## Task to carry out
Somewhere below is a line with "- Die area: 0.00560 mm2" and, later, a line with "- NumNets Final: 491"; repeat those two lines and all the lines between them, exactly as they are.
[Source information]
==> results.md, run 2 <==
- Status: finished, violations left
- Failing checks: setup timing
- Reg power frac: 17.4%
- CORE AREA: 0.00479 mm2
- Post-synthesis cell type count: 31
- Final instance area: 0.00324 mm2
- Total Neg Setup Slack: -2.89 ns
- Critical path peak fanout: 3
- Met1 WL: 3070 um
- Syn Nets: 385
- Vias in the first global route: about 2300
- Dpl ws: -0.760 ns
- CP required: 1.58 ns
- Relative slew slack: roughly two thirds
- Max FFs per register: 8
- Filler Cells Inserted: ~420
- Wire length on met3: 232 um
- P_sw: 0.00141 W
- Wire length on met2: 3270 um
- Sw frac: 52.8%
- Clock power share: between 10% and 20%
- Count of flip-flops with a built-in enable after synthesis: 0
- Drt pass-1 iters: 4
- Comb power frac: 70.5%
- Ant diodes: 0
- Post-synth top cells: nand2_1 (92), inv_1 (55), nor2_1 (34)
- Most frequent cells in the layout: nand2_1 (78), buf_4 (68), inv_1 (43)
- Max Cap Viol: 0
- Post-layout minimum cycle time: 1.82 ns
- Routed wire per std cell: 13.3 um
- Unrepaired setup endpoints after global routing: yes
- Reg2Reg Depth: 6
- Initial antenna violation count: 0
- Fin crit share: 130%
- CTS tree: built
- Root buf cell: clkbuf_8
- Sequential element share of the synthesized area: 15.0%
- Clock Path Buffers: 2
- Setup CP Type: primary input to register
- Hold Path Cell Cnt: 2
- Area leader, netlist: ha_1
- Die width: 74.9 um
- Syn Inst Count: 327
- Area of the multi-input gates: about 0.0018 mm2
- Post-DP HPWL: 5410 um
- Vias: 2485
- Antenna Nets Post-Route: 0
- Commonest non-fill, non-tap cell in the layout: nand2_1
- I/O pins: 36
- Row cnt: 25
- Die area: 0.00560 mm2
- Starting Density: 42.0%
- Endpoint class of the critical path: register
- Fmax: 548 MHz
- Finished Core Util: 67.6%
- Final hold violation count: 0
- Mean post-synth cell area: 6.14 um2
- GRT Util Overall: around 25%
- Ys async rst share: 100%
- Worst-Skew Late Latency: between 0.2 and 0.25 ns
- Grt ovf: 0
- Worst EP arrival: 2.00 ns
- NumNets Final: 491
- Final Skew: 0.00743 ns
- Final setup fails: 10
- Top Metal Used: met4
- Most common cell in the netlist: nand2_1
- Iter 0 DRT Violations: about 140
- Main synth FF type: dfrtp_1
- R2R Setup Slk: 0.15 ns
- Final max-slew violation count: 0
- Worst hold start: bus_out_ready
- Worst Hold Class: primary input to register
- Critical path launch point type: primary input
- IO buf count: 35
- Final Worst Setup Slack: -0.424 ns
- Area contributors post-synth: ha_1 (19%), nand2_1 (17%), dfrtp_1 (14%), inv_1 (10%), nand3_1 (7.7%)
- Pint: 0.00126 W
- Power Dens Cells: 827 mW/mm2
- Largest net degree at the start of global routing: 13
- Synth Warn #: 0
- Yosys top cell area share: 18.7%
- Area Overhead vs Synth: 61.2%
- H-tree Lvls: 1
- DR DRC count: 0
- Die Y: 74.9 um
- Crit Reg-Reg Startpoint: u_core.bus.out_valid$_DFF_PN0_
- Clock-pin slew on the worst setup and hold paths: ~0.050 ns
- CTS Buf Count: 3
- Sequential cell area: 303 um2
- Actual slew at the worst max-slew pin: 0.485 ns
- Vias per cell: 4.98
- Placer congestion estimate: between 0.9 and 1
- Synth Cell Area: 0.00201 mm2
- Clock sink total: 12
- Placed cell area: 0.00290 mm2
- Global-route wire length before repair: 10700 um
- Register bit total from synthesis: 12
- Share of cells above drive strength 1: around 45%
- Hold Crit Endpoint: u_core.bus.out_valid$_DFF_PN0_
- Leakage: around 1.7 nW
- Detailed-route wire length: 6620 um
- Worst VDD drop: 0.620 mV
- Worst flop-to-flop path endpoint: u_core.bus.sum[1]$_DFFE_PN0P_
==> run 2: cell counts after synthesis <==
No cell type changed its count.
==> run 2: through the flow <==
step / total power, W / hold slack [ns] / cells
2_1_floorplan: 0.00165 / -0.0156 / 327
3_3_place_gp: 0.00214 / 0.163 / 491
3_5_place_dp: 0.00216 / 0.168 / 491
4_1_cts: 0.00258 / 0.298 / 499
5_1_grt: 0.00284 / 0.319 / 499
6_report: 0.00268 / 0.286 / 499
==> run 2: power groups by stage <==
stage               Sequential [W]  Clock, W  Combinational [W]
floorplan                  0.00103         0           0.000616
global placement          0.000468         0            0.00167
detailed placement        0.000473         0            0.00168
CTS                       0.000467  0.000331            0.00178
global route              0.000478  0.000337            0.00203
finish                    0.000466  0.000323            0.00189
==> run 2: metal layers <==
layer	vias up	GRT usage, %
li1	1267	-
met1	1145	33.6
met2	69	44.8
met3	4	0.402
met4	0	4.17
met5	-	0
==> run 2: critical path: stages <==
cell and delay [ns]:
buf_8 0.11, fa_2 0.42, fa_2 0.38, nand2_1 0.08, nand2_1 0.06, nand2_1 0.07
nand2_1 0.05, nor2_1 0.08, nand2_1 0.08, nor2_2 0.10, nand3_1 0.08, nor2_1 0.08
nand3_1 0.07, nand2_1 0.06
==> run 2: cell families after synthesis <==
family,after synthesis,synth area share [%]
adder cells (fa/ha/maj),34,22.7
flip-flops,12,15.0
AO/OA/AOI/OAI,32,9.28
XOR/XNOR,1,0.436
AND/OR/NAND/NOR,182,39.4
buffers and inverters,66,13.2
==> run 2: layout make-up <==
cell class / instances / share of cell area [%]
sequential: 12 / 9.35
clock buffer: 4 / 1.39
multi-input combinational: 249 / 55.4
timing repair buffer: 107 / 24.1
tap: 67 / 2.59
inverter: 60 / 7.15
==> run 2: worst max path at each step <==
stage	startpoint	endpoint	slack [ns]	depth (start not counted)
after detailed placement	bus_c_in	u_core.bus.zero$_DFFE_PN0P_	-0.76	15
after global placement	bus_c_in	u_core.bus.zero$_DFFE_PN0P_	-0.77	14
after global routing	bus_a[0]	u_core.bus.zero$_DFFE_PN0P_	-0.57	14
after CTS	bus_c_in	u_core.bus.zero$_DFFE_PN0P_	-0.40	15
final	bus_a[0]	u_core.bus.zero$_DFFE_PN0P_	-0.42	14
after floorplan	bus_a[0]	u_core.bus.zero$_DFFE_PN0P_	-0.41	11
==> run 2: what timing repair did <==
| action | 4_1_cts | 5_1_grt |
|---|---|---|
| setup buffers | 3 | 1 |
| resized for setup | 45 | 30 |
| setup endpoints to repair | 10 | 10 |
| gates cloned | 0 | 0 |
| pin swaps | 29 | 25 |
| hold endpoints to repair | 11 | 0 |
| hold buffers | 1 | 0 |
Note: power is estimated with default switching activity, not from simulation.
[/Source information]
## Reply
- Die area: 0.00560 mm2
- Starting Density: 42.0%
- Endpoint class of the critical path: register
- Fmax: 548 MHz
- Finished Core Util: 67.6%
- Final hold violation count: 0
- Mean post-synth cell area: 6.14 um2
- GRT Util Overall: around 25%
- Ys async rst share: 100%
- Worst-Skew Late Latency: between 0.2 and 0.25 ns
- Grt ovf: 0
- Worst EP arrival: 2.00 ns
- NumNets Final: 491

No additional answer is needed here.